=== Section Start ===

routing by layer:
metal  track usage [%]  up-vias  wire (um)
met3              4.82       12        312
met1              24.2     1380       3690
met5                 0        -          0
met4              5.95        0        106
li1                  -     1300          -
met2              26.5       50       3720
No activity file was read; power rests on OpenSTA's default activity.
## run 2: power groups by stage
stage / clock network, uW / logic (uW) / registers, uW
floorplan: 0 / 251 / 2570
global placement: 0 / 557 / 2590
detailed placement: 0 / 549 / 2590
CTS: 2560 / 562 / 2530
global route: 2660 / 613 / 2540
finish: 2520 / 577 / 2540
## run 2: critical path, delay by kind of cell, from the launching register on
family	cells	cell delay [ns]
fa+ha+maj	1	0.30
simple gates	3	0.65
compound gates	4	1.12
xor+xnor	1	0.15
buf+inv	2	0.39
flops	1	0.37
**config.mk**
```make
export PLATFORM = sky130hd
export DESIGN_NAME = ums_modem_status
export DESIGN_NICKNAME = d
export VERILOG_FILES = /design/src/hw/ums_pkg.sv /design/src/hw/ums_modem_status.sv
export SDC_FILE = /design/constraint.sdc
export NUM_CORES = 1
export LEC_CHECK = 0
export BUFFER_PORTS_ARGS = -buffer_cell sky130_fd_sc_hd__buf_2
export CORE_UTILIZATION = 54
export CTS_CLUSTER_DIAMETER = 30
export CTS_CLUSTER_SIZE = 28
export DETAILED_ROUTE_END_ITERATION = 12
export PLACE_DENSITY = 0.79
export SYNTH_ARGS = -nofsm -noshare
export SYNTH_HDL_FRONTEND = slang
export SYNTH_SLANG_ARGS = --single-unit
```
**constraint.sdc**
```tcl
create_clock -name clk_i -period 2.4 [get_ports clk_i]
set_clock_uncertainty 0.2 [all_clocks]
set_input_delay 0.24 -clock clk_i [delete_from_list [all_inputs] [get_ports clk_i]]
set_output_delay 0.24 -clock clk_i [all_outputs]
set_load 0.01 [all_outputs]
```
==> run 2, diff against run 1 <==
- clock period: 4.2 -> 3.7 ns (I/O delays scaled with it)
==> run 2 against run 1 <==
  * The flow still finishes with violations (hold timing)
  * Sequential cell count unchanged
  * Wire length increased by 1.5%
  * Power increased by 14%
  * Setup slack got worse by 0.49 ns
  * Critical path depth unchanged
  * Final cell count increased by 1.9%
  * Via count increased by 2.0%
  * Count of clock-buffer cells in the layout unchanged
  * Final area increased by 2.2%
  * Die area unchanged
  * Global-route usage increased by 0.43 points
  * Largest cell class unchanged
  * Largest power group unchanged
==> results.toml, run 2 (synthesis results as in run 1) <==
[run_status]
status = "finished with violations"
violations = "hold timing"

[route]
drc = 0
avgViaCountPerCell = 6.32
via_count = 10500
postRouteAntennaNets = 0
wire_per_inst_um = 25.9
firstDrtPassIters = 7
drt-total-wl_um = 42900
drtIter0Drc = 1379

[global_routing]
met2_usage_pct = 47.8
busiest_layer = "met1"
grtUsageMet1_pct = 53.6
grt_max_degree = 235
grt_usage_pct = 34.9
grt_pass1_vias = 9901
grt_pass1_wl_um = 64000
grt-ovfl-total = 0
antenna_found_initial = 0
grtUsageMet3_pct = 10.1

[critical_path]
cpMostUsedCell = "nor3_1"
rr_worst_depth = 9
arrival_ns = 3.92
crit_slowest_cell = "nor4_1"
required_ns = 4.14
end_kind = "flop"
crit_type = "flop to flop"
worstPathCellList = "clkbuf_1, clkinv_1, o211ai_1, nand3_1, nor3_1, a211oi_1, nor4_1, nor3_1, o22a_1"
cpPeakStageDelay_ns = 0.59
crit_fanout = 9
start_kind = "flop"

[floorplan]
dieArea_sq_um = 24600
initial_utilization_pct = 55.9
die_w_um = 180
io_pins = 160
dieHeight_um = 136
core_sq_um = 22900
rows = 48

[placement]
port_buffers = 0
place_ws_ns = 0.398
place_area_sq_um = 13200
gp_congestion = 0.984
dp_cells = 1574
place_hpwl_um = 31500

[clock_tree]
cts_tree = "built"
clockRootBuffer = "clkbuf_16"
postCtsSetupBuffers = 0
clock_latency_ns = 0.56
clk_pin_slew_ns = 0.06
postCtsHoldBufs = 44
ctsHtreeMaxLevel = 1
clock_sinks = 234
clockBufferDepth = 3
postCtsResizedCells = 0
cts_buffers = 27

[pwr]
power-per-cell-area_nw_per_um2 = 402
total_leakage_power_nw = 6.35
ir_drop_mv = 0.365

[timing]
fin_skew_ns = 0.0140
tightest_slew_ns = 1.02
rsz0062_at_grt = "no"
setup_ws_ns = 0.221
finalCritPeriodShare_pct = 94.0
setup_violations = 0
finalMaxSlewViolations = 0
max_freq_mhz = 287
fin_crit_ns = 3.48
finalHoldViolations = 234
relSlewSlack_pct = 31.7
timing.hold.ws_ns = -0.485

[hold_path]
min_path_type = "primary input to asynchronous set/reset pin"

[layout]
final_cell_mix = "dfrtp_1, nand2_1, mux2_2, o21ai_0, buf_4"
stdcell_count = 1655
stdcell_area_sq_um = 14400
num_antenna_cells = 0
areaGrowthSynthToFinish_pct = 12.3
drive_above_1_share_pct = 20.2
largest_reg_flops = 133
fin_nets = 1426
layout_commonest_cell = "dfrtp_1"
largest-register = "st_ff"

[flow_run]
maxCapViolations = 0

=== Section End ===
=== Section Start ===

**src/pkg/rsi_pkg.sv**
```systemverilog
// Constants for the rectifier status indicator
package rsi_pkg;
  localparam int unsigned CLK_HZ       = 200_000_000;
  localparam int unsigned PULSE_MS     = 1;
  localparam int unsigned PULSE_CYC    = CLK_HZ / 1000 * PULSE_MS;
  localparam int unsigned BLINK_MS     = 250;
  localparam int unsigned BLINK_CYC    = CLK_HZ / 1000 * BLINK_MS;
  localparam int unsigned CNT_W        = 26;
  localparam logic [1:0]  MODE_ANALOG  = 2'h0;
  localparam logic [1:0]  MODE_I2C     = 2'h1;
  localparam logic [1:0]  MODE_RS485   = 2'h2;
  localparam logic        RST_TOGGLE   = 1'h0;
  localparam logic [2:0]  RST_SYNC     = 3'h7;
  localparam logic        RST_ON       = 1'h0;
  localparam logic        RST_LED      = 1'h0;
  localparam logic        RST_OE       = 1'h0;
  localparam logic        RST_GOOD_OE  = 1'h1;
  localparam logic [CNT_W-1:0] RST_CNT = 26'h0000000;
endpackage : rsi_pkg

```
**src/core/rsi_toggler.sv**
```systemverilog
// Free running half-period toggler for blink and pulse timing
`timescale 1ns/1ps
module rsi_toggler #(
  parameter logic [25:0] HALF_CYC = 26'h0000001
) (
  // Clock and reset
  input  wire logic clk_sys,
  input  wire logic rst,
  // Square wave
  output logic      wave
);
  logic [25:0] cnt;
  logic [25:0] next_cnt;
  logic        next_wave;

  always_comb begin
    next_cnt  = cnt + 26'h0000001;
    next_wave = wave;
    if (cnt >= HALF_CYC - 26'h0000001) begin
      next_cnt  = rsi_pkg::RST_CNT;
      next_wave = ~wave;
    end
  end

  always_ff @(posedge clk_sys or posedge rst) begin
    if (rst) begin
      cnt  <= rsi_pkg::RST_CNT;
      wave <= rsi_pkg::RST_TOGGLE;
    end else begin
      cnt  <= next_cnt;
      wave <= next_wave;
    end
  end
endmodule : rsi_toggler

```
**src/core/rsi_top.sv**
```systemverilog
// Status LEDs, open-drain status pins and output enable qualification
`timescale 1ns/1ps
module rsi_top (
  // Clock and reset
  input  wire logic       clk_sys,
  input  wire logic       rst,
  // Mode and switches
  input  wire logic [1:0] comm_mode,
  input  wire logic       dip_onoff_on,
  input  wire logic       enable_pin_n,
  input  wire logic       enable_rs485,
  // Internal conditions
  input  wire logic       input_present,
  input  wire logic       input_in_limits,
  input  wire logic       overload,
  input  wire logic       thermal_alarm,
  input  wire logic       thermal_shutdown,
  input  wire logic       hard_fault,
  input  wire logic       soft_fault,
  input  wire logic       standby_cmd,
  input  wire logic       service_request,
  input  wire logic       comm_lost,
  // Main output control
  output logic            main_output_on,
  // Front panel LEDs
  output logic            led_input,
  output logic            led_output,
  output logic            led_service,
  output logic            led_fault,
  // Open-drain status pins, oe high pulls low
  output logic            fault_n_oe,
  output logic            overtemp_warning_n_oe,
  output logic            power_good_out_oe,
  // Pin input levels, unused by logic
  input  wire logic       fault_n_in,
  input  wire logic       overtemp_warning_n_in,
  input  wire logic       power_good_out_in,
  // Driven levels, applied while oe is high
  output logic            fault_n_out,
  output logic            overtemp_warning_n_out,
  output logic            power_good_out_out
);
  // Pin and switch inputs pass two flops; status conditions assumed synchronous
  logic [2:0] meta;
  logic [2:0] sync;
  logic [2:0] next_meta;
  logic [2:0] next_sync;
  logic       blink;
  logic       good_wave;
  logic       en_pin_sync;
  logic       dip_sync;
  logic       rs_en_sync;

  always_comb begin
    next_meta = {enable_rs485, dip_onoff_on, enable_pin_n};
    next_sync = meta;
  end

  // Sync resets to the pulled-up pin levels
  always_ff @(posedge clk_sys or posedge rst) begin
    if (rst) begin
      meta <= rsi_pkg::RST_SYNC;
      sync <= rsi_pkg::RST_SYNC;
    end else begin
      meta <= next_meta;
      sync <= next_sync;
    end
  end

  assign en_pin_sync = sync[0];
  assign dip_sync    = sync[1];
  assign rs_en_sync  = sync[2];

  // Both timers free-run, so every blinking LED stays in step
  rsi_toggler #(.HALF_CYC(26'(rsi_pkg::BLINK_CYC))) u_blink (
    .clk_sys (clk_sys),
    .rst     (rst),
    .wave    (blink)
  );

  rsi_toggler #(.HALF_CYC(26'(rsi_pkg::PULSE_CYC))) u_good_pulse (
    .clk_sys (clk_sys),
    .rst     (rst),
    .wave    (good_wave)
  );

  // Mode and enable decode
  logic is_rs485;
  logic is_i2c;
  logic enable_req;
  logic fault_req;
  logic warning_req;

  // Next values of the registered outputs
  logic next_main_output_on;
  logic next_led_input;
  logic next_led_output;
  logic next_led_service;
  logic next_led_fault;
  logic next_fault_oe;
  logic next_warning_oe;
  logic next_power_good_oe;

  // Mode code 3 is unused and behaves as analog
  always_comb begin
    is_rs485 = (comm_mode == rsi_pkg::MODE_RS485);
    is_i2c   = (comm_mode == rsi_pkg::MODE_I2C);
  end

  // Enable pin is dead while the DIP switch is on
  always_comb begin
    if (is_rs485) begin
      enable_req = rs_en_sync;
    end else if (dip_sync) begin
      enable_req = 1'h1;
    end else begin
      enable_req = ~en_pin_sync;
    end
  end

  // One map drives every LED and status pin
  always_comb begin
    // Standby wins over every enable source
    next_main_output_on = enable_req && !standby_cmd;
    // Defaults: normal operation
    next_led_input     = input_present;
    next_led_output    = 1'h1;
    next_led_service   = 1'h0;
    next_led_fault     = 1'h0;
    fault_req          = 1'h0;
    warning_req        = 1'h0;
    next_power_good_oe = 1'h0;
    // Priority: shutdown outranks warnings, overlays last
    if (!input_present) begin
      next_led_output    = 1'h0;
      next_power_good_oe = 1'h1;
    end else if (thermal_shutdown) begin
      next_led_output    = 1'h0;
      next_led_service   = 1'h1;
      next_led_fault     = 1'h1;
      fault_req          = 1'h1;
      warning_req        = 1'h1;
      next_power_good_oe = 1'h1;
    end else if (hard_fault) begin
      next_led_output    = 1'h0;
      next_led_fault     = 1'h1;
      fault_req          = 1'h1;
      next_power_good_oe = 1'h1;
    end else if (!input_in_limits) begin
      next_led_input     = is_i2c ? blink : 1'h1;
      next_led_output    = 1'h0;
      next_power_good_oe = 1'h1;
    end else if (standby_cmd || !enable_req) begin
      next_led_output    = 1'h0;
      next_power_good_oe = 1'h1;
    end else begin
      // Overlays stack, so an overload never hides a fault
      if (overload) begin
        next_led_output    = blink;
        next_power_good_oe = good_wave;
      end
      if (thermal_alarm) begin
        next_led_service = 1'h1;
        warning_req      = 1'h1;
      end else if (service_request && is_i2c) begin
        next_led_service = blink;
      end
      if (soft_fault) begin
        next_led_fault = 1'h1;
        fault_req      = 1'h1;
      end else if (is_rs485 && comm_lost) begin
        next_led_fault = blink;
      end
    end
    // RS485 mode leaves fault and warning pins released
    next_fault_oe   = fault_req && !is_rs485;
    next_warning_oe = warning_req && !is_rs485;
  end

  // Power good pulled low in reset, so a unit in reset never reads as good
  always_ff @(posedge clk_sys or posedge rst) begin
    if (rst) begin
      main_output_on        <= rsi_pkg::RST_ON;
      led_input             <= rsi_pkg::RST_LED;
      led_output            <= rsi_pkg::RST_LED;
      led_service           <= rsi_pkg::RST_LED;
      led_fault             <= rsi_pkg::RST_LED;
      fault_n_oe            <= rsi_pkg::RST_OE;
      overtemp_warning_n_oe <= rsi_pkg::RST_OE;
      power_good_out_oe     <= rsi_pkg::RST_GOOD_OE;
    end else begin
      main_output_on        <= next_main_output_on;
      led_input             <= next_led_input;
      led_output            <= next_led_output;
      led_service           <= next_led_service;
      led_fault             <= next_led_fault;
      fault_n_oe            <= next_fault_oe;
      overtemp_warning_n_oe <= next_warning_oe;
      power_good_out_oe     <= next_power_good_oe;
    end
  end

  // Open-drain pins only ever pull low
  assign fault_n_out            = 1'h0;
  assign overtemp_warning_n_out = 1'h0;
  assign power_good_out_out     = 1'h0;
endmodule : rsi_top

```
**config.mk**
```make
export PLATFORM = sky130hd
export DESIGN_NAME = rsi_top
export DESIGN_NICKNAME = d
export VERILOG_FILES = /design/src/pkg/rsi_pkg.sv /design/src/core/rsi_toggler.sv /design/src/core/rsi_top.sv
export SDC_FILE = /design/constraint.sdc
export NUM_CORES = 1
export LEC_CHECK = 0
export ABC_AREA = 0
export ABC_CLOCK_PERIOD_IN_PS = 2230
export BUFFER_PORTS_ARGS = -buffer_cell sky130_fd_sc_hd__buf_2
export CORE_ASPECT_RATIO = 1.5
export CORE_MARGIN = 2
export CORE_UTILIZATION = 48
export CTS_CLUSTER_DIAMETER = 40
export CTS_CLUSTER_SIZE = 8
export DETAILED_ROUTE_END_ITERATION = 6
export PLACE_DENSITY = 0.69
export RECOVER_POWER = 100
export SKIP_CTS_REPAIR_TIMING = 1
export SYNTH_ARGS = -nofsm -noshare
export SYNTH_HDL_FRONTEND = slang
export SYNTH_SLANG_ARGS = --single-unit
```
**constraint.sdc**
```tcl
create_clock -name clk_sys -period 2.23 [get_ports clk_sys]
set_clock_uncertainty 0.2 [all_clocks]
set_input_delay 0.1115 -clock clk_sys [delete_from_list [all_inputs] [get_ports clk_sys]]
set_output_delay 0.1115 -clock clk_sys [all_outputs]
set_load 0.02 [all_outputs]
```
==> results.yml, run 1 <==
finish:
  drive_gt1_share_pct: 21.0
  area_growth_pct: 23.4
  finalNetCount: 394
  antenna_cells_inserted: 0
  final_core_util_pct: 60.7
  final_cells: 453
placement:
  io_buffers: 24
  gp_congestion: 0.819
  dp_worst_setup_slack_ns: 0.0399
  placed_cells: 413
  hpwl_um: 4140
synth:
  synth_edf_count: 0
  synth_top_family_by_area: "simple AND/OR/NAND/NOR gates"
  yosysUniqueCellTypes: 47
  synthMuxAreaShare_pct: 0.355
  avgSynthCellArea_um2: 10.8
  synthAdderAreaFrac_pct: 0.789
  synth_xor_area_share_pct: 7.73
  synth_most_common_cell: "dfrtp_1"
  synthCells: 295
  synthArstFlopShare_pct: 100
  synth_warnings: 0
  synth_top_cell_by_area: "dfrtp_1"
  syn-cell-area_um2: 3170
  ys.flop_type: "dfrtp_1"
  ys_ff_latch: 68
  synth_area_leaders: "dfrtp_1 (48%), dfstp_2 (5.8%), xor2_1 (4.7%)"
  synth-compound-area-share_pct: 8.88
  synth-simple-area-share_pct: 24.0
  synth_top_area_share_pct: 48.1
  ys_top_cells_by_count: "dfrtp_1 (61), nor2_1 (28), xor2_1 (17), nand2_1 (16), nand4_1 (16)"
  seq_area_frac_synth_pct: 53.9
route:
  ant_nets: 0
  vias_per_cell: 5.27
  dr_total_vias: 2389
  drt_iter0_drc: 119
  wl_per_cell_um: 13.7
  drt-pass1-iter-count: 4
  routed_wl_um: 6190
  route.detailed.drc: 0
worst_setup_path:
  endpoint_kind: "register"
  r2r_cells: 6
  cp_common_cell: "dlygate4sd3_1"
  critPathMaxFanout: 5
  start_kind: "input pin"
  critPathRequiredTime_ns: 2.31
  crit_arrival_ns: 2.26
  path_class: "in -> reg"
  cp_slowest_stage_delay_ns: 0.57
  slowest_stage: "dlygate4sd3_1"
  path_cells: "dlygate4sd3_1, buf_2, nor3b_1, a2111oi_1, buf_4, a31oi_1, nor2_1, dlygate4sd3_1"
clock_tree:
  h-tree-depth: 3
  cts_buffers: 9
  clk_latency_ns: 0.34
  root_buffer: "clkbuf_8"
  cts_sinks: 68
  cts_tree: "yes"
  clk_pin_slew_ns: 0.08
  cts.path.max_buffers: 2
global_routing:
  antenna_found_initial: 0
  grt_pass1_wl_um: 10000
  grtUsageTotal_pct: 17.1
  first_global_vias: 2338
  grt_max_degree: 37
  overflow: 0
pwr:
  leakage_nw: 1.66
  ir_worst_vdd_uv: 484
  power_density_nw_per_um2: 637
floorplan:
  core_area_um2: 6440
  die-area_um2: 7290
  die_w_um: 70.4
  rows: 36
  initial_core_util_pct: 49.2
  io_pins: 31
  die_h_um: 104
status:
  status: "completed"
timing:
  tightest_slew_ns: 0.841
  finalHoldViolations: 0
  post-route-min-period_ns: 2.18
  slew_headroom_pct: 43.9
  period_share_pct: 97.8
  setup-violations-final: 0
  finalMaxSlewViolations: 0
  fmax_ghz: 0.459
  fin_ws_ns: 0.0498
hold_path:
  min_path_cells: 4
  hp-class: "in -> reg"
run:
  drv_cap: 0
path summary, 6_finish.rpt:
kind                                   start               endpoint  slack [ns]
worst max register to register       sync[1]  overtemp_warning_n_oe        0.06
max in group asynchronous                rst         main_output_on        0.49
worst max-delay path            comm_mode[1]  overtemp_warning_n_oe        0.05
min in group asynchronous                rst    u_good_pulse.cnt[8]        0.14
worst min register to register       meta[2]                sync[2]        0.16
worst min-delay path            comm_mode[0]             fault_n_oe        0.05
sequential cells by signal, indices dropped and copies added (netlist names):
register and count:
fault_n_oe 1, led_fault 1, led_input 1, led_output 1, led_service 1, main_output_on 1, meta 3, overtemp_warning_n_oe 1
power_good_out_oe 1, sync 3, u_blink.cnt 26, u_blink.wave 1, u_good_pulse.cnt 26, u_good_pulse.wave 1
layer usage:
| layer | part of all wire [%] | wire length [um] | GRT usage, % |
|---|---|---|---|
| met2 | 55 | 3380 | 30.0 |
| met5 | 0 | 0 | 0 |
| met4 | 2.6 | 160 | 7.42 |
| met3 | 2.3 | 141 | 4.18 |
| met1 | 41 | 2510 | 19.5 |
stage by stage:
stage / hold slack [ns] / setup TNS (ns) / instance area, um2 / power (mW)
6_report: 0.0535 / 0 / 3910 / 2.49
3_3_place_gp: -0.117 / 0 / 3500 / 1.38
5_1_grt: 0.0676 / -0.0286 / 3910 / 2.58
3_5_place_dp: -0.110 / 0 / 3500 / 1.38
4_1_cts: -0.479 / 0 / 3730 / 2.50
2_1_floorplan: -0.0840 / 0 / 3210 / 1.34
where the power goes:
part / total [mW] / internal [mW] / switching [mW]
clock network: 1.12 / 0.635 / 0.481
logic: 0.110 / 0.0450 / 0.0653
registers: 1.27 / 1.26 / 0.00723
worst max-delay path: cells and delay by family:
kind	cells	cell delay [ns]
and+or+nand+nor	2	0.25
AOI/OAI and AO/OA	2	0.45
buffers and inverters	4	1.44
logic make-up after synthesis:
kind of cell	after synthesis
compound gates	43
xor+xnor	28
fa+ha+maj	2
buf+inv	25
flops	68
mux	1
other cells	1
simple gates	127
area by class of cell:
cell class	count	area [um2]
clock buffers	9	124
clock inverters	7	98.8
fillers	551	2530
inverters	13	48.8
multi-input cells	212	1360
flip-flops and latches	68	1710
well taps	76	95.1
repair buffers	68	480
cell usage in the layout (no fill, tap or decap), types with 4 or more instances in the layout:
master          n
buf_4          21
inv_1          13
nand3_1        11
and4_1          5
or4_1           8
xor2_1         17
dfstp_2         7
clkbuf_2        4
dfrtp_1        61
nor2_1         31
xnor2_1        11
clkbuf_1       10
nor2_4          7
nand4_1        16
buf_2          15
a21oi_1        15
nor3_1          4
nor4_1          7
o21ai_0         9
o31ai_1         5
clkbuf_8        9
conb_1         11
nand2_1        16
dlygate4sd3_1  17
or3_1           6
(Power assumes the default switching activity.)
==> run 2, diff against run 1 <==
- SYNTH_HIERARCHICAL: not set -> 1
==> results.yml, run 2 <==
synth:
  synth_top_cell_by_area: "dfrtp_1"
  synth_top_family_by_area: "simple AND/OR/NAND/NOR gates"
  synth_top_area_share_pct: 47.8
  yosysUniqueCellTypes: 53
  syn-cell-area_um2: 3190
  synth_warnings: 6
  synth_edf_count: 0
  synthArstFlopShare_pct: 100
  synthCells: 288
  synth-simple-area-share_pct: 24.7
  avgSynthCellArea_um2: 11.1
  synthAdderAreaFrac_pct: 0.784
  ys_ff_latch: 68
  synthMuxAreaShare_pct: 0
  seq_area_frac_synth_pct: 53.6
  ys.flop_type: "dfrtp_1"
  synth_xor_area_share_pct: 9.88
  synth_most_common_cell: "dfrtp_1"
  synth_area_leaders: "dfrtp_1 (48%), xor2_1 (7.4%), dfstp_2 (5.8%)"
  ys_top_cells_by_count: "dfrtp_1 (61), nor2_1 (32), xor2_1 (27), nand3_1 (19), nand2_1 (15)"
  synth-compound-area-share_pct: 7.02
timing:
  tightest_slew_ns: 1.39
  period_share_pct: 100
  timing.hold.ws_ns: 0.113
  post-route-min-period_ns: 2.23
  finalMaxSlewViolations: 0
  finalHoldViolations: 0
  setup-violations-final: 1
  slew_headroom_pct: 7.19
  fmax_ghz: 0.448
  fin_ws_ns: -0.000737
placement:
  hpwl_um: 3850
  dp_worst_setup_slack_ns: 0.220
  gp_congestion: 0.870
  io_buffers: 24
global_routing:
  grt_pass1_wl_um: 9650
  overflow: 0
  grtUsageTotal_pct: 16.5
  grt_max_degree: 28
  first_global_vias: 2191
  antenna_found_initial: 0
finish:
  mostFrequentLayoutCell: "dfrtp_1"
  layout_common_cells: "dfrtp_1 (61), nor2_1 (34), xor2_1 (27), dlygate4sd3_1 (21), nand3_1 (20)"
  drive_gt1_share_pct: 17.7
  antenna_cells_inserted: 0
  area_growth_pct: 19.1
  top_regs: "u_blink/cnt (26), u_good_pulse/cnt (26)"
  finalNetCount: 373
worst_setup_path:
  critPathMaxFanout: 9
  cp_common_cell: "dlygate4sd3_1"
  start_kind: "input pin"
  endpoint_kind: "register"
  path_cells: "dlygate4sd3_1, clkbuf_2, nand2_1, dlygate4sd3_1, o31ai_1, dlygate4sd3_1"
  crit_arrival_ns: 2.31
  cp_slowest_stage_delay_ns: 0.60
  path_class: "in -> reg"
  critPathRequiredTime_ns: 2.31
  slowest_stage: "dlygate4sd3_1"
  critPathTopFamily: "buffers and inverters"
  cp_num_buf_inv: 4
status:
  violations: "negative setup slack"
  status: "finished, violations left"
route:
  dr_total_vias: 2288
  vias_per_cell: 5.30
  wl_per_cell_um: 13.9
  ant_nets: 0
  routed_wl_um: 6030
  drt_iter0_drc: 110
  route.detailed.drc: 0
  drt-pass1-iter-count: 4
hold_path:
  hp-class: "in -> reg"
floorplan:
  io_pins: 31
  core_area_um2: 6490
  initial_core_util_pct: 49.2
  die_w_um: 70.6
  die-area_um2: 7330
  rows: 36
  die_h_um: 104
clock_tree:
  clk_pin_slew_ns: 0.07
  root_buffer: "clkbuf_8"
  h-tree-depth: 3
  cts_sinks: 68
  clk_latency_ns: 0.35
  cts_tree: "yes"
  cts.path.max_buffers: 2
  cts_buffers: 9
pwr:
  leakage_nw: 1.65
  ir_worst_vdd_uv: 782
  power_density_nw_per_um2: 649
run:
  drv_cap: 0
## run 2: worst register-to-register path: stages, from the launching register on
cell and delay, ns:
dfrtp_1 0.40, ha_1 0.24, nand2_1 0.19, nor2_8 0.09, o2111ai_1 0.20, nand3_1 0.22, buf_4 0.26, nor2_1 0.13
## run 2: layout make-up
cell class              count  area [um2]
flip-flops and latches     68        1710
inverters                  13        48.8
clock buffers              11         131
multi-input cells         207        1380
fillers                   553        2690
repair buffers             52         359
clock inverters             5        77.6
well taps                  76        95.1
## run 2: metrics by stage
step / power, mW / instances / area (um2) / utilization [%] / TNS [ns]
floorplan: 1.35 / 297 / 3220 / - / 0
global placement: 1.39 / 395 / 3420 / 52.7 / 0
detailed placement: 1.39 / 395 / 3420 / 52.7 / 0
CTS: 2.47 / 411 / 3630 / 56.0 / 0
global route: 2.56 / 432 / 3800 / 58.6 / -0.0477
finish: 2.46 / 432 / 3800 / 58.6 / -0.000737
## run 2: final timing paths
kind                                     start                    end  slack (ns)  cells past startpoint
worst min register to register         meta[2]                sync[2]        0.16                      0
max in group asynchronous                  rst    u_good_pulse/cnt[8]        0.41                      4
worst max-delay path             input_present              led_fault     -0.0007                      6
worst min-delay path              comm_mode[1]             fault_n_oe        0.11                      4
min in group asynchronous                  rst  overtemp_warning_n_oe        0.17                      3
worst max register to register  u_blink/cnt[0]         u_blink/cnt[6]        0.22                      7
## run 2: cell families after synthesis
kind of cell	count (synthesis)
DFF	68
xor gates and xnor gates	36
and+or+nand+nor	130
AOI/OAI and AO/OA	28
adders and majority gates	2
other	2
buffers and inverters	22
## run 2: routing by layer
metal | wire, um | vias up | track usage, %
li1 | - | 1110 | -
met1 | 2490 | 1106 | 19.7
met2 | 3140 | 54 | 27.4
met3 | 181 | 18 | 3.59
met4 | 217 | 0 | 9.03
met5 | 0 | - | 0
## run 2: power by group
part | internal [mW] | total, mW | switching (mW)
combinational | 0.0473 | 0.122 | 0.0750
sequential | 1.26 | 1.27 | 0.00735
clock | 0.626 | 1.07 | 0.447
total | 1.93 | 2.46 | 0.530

=== Section End ===

Respond with one number, namely the count of lines in the entries above that hold the word "unchanged".

• _TASK RESPONSE_: 6